» **DATA PROVIDED**
((

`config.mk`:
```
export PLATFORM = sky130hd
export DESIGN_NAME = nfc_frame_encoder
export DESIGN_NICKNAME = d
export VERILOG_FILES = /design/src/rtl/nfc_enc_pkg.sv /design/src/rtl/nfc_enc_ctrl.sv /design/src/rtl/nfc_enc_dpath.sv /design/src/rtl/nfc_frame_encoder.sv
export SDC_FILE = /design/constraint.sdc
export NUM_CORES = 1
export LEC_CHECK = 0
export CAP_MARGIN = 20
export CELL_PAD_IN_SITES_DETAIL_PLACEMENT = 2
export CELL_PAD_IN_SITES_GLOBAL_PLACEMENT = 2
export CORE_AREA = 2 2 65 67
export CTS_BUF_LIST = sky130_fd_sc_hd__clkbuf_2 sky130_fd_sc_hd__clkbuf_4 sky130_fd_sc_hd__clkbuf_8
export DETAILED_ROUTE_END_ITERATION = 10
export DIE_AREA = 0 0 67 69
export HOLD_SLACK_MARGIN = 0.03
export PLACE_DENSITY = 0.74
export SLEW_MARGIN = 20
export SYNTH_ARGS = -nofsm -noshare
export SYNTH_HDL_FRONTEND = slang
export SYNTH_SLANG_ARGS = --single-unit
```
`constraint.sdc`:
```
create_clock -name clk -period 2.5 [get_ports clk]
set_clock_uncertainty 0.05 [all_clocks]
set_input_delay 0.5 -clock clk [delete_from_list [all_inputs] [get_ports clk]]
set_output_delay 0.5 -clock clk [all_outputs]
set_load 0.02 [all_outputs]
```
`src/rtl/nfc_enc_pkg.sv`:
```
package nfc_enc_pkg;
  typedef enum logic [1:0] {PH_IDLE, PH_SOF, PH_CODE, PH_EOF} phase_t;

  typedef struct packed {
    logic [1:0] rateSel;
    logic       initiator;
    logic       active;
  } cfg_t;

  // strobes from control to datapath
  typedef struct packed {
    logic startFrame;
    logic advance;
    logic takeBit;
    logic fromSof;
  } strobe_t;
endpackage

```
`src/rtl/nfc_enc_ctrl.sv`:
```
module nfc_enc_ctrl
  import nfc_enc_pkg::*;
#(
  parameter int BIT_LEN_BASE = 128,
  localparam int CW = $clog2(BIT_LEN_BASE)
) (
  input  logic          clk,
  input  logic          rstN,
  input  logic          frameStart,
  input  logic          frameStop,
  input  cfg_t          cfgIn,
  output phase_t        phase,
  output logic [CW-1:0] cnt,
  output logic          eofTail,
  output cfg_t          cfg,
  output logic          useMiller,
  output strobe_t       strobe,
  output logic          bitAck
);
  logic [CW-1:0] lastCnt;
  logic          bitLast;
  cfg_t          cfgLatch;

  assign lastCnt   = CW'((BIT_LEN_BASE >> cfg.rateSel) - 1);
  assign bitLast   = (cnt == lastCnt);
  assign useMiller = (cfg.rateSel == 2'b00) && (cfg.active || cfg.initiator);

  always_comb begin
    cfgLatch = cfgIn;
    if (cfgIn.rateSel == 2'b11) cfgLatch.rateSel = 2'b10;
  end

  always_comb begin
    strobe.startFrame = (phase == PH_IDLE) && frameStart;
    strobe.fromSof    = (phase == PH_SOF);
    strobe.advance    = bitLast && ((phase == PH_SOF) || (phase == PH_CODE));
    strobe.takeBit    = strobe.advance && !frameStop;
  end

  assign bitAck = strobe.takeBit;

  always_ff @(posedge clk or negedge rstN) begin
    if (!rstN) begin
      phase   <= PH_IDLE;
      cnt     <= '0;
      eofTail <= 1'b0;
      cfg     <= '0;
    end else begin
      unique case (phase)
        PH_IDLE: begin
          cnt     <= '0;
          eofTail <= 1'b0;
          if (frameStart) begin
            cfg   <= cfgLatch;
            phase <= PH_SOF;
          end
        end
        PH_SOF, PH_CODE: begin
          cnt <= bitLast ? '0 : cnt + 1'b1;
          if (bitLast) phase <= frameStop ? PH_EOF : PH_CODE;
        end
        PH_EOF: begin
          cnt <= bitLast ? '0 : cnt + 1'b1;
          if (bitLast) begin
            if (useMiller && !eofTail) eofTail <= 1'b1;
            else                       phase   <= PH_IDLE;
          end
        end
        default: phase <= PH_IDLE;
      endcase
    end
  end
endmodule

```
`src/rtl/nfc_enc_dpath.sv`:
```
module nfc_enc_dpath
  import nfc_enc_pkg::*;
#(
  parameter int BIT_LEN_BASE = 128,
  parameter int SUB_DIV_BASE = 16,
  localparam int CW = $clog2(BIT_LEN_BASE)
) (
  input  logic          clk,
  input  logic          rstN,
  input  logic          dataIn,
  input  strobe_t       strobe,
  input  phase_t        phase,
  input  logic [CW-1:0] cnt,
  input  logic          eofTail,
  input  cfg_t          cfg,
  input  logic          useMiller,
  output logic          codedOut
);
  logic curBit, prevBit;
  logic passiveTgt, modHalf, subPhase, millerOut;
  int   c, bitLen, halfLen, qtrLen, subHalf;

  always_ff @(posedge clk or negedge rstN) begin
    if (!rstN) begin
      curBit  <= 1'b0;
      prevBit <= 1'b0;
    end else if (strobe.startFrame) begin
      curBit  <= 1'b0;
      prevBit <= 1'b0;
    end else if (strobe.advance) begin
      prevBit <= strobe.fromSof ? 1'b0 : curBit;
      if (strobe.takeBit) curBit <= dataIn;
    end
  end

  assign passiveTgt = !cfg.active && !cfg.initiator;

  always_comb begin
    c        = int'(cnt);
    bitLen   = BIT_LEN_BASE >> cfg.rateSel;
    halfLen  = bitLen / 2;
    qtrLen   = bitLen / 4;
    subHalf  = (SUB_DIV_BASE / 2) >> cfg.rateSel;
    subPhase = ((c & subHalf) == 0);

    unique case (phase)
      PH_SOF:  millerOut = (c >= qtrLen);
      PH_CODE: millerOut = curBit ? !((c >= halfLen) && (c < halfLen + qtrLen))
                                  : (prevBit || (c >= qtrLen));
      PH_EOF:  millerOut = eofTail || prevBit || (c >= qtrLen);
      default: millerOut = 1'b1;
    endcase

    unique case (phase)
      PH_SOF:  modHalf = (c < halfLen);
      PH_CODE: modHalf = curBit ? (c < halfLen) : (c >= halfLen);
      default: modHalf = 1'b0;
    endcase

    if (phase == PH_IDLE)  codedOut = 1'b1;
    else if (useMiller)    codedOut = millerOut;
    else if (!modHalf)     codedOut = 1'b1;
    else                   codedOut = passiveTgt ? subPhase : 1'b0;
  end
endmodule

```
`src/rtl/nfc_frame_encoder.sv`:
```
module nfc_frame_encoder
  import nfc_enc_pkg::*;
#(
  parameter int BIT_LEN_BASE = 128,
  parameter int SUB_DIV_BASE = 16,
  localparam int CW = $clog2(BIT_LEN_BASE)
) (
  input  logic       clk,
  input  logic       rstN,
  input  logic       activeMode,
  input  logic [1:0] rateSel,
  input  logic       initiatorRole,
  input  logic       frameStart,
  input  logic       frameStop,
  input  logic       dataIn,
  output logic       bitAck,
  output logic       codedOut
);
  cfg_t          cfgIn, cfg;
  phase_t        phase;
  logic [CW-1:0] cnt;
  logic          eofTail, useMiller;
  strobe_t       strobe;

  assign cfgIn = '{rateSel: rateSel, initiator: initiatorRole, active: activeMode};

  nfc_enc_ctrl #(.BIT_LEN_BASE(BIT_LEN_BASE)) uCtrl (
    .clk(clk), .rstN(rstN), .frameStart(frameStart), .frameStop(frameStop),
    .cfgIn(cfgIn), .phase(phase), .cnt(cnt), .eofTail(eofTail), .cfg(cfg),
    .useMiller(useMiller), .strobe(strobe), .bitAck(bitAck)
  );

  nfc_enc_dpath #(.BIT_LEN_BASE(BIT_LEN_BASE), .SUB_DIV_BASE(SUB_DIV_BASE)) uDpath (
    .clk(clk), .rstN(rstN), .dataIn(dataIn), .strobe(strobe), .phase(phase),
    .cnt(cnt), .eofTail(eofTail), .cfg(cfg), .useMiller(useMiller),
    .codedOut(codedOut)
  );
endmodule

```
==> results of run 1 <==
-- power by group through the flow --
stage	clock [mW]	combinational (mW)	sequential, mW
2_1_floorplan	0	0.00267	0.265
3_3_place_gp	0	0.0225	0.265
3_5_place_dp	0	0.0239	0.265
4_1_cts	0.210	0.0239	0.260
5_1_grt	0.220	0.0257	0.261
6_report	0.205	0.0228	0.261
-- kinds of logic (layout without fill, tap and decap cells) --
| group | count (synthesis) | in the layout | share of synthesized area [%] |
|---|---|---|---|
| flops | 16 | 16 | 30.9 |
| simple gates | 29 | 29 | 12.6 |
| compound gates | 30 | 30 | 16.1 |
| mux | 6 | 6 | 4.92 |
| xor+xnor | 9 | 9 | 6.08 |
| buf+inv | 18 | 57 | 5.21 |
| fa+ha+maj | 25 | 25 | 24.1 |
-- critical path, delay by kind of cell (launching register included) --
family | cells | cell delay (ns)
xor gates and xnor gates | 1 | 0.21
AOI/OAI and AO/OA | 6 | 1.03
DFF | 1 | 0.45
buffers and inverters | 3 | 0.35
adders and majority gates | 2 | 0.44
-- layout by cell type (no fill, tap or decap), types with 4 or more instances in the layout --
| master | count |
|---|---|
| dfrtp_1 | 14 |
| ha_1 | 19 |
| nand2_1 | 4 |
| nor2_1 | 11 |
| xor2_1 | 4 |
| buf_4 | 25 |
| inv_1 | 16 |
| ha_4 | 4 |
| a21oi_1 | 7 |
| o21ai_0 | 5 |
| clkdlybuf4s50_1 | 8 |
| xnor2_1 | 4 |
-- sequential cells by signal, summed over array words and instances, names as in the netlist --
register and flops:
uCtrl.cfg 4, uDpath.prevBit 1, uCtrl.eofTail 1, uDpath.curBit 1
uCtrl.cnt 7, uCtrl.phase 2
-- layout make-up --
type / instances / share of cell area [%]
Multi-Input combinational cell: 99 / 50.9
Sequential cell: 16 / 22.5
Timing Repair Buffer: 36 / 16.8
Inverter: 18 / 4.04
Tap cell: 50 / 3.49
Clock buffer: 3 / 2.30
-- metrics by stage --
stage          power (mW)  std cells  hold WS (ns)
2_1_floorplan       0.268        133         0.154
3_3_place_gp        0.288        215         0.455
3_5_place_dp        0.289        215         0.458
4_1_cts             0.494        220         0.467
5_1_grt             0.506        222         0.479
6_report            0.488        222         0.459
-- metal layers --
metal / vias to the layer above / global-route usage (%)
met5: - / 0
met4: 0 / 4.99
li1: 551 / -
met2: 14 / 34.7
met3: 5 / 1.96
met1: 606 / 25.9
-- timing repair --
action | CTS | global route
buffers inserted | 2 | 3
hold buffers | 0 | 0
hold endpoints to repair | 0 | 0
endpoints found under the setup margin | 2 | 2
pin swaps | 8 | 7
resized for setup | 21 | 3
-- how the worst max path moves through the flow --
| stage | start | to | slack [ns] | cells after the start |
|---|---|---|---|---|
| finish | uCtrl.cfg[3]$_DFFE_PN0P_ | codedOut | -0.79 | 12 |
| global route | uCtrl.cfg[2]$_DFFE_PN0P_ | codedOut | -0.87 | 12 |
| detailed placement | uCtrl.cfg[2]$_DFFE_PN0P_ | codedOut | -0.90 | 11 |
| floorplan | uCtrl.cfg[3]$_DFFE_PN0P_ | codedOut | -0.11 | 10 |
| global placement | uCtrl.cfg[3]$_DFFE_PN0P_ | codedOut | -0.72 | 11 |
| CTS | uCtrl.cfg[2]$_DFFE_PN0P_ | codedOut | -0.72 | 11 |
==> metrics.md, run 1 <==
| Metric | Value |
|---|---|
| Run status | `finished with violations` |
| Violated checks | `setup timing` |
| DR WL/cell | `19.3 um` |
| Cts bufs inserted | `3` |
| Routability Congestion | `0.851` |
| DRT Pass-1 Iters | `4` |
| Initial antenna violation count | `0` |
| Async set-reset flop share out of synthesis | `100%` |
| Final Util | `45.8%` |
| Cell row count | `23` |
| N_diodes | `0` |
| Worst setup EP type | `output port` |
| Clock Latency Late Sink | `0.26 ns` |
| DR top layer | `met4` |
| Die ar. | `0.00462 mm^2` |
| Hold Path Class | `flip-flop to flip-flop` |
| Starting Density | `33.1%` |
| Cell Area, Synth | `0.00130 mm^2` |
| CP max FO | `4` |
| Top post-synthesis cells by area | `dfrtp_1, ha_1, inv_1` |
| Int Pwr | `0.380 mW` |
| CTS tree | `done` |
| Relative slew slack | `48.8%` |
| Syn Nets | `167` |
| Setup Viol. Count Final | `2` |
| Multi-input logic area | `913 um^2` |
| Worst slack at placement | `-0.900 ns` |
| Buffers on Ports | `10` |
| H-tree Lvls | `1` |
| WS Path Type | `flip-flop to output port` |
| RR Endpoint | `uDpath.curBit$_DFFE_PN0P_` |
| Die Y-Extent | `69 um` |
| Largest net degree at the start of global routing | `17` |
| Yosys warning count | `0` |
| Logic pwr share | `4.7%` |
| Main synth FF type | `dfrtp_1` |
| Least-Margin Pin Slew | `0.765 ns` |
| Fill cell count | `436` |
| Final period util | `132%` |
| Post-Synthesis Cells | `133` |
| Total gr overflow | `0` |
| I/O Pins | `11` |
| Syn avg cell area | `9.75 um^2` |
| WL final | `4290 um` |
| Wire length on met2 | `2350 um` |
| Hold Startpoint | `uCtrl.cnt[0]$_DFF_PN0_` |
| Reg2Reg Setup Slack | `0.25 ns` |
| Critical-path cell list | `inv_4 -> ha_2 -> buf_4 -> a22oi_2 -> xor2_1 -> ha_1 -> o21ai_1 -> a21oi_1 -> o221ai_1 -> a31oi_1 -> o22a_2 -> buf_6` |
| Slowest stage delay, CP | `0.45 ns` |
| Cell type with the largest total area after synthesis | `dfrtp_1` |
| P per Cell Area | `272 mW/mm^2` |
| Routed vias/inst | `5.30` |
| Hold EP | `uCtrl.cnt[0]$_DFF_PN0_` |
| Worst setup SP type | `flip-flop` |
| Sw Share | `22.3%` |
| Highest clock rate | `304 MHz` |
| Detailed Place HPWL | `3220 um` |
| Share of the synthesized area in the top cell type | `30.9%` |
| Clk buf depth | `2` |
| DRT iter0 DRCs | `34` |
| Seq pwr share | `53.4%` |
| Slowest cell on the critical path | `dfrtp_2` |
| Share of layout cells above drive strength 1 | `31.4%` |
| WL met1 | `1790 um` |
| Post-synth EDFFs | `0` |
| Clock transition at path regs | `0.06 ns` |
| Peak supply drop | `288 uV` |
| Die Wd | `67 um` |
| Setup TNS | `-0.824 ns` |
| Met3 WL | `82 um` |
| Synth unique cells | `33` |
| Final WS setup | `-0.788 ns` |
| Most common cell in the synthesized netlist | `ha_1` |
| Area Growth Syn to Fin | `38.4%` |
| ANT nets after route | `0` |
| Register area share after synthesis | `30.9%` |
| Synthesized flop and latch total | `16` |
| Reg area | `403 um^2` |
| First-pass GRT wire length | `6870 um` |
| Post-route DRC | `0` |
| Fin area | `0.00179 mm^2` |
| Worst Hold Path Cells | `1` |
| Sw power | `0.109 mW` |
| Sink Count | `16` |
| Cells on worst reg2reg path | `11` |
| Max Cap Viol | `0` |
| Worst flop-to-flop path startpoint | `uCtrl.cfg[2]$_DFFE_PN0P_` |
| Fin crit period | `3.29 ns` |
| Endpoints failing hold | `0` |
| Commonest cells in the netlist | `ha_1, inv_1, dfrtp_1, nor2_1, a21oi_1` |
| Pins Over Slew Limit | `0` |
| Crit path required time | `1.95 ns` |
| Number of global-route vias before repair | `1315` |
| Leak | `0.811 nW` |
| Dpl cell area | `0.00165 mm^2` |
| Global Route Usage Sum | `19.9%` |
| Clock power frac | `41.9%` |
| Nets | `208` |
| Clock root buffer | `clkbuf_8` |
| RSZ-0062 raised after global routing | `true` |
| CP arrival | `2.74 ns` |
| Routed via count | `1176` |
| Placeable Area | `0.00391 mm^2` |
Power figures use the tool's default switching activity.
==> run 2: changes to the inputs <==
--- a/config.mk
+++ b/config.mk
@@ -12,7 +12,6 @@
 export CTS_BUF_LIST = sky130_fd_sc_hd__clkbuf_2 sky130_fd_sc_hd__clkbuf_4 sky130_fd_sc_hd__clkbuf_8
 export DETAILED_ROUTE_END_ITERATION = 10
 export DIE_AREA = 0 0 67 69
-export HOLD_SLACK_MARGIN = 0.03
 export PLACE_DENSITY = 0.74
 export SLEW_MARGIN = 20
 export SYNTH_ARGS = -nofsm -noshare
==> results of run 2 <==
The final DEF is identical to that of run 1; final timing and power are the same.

))

» **TASK TO CARRY OUT**
Across the entries above, how many lines carry the word "halfLen"? Write only the number.

» **OUTPUT OF THE TASK**
5